Aleksandrs, you are right. It turned out that WINAPI function LoadLibrary("zabbix_sender.dll") took the wrong library (v.2.4.5) from the wrong directory. But newer library (v.3.0.0.58455) somewhy returns another error message (now in english): "cannot connect to [[10.1.255.1]:10051]: Connection refused." Strictly speaking, connection is not refused, it is timed out after three unanswered TCP SYN packets. And there is more correct error message "A connection timeout occurred" provided in file zabbix-3.0.1/src/libs/zbxcomms/comms.c:

 371     if (0 == FD_ISSET(s->socket, &fdw))
 372     {
 373         if (0 != FD_ISSET(s->socket, &fde))
 374             *error = zbx_strdup(*error, "Connection refused.");
 375         else
 376             *error = zbx_strdup(*error, "A connection timeout occurred.");
 377 
 378         return FAIL;
 379     }

>> Would 512 bytes in 3.0 be enough to accommodate your error message?

Russian language is not as concise as english, but I guess 512 bytes (256 russian unicode characters) would be fine.

Comment by Aleksandrs Saveljevs [ 2016 Apr 05 ]

Let's consider the buffer size issue as solved then and try to investigate the error message problem (which was initially implemented in ZBX-3437).

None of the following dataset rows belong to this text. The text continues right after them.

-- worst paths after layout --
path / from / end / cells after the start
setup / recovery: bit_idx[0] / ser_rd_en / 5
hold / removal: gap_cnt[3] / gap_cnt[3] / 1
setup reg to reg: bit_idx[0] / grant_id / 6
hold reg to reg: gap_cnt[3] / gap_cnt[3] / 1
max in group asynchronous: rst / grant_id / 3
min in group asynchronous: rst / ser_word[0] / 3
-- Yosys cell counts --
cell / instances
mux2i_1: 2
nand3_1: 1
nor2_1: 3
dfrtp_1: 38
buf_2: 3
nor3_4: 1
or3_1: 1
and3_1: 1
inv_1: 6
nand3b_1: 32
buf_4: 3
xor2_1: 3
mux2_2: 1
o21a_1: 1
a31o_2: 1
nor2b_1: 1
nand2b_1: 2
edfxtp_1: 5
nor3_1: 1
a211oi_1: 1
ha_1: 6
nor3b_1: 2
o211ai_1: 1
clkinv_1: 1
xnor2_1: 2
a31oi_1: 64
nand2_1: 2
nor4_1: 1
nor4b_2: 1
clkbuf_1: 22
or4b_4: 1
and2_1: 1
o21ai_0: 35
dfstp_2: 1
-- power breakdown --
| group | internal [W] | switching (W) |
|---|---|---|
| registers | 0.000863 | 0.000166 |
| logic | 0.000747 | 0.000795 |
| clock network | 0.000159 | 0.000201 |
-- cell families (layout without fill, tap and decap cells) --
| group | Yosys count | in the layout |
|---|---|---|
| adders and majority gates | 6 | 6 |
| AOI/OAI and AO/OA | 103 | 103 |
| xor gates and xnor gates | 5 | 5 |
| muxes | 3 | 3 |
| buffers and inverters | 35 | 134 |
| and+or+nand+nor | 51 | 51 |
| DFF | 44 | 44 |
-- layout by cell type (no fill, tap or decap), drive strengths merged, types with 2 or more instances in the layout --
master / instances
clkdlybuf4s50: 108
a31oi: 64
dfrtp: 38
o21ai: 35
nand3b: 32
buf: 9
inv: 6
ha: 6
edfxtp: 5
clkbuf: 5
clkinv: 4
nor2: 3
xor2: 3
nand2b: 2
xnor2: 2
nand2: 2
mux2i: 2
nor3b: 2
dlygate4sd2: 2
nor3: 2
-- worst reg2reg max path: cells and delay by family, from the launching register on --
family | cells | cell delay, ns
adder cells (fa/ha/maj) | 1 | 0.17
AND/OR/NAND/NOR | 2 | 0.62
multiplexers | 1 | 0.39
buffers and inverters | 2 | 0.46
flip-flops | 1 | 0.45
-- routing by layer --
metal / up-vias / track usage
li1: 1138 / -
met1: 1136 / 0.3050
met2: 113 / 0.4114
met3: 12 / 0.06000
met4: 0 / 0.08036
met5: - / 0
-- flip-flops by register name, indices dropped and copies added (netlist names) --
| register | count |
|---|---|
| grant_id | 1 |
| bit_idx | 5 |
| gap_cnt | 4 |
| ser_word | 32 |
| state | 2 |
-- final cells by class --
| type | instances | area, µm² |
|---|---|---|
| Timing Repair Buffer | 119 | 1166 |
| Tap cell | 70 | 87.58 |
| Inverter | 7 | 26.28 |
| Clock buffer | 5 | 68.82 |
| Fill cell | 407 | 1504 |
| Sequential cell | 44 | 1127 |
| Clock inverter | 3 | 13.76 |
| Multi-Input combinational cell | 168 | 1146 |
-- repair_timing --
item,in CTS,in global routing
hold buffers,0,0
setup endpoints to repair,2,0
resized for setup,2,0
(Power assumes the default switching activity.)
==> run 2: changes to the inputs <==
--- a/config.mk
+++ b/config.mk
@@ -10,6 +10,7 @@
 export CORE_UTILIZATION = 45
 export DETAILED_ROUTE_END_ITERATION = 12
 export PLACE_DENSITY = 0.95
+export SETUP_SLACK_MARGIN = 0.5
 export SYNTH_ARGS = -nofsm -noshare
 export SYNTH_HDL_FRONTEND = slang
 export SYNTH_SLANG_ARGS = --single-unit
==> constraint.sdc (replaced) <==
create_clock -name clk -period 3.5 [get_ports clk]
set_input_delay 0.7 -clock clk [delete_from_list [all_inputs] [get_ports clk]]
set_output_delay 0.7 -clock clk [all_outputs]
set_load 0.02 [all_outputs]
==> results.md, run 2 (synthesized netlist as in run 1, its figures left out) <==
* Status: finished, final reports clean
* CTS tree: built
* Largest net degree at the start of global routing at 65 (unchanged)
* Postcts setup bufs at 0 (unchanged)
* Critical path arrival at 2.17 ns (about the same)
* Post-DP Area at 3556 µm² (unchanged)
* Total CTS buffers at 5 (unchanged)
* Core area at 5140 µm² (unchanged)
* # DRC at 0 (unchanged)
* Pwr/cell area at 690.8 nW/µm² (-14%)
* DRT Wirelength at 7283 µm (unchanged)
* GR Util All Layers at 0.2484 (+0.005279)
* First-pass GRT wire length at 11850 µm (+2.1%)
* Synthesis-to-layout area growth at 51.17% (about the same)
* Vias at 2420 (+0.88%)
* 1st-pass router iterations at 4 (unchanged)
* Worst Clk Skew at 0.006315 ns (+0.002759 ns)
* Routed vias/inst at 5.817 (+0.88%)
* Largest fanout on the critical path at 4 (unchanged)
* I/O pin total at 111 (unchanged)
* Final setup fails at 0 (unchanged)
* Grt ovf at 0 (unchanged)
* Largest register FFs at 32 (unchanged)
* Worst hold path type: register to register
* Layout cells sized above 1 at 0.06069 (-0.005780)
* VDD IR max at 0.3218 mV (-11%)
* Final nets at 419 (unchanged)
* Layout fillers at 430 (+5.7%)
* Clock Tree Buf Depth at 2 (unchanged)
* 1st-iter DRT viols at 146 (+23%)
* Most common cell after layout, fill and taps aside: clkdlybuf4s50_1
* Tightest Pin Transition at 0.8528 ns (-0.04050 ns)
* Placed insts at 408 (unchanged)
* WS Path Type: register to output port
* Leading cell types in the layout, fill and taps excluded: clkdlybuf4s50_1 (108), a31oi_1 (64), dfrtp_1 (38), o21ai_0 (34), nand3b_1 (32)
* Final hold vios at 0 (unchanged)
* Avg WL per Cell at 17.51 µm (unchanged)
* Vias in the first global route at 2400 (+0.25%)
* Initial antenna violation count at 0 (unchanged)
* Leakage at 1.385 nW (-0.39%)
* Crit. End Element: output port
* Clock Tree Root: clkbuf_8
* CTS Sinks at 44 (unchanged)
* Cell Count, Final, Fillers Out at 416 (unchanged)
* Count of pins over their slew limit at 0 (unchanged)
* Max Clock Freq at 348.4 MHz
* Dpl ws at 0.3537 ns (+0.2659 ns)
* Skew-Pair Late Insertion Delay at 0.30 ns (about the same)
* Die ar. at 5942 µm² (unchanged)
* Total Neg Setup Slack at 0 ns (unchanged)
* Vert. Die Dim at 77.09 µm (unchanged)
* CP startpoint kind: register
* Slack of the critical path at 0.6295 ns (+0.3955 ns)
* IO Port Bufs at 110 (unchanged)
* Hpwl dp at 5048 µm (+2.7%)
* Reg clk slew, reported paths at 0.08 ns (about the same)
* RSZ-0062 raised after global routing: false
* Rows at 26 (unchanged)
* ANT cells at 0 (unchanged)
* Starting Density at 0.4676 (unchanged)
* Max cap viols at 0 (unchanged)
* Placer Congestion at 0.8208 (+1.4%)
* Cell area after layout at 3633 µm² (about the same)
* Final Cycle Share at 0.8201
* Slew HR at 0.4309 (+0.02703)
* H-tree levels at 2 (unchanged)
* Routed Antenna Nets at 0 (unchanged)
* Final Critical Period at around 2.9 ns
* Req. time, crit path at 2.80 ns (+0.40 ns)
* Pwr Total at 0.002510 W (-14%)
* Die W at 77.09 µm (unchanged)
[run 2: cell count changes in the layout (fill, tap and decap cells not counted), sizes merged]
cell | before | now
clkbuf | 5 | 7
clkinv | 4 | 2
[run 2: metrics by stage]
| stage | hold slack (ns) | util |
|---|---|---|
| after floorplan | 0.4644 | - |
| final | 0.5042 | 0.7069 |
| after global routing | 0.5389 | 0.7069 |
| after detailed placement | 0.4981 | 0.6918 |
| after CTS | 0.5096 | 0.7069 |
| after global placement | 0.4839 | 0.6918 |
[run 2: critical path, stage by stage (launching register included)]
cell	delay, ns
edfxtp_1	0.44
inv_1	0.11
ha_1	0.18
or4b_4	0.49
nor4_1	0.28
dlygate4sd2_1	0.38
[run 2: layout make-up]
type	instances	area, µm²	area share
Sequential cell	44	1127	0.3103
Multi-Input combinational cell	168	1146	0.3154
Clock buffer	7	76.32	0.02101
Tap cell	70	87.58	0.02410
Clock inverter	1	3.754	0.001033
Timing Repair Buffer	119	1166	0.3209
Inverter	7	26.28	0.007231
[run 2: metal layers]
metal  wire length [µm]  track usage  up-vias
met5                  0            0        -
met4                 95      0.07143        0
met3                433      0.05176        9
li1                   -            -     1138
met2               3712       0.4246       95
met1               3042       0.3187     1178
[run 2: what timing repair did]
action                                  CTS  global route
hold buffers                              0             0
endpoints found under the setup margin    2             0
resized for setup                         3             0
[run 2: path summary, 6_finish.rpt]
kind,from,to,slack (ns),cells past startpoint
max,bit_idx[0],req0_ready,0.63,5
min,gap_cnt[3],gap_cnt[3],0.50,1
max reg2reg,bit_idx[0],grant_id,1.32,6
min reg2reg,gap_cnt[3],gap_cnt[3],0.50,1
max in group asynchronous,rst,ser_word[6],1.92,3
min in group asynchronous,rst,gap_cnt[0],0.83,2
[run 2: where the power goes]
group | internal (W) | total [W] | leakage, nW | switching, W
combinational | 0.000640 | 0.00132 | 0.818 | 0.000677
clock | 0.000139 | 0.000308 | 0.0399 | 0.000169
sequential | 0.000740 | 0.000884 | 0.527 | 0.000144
**config.mk**
```make
export PLATFORM = sky130hd
export DESIGN_NAME = alu_iterative
export DESIGN_NICKNAME = d
export VERILOG_FILES = /design/src/rtl/alu_iterative.sv
export SDC_FILE = /design/constraint.sdc
export NUM_CORES = 1
export LEC_CHECK = 0
export BUFFER_PORTS_ARGS = -buffer_cell sky130_fd_sc_hd__buf_2
export CAP_MARGIN = 20
export CORE_MARGIN = 2
export CORE_UTILIZATION = 50
export DETAILED_ROUTE_END_ITERATION = 6
export PLACE_DENSITY_LB_ADDON = 0.3
export SLEW_MARGIN = 20
export SYNTH_ARGS = -nofsm -noshare
export SYNTH_HDL_FRONTEND = slang
export SYNTH_SLANG_ARGS = --single-unit
```
**constraint.sdc**
```tcl
create_clock -name clk -period 3.69 [get_ports clk]
set_input_delay 0.738 -clock clk [delete_from_list [all_inputs] [get_ports clk]]
set_output_delay 0.738 -clock clk [all_outputs]
set_load 0.02 [all_outputs]
```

Comment by Aleksandrs Saveljevs [ 2016 Apr 05 ]

Even though this issue was closed by the reporter, we should double-check whether the error message for timeout is correct.

Comment by Yuri Volkov [ 2016 Apr 05 ]

Tried zabbix_sender.exe v3.0.0 on Windows 7 x64 SP1. Result is the same: "Connection refused" instead of "Timeout".

zabbix_sender.exe [3328]: DEBUG: send value error: cannot connect to [[10.1.255.1]:10051]: Connection refused.
Sending failed.

Comment by Aleksandrs Saveljevs [ 2016 Apr 11 ]

Indeed, I have just tried and it seems to always say "Connection refused", even when the actual error is timeout. Setting status to "Confirmed".

Comment by Aleksandrs Saveljevs [ 2016 Apr 11 ]

I have also updated the issue summary accordingly.

Comment by Yuri Volkov [ 2016 Apr 13 ]

Can anybody tell me which tools are used to compile official zabbix_sender binaries for Windows? I have some experience in C programming and I would like to take part in debugging.

Comment by Aleksandrs Saveljevs [ 2016 Apr 13 ]

Some pointers regarding Windows agent compilation are available in ZBXNEXT-3168.

Comment by Andrey Melnikov [ 2016 Apr 13 ]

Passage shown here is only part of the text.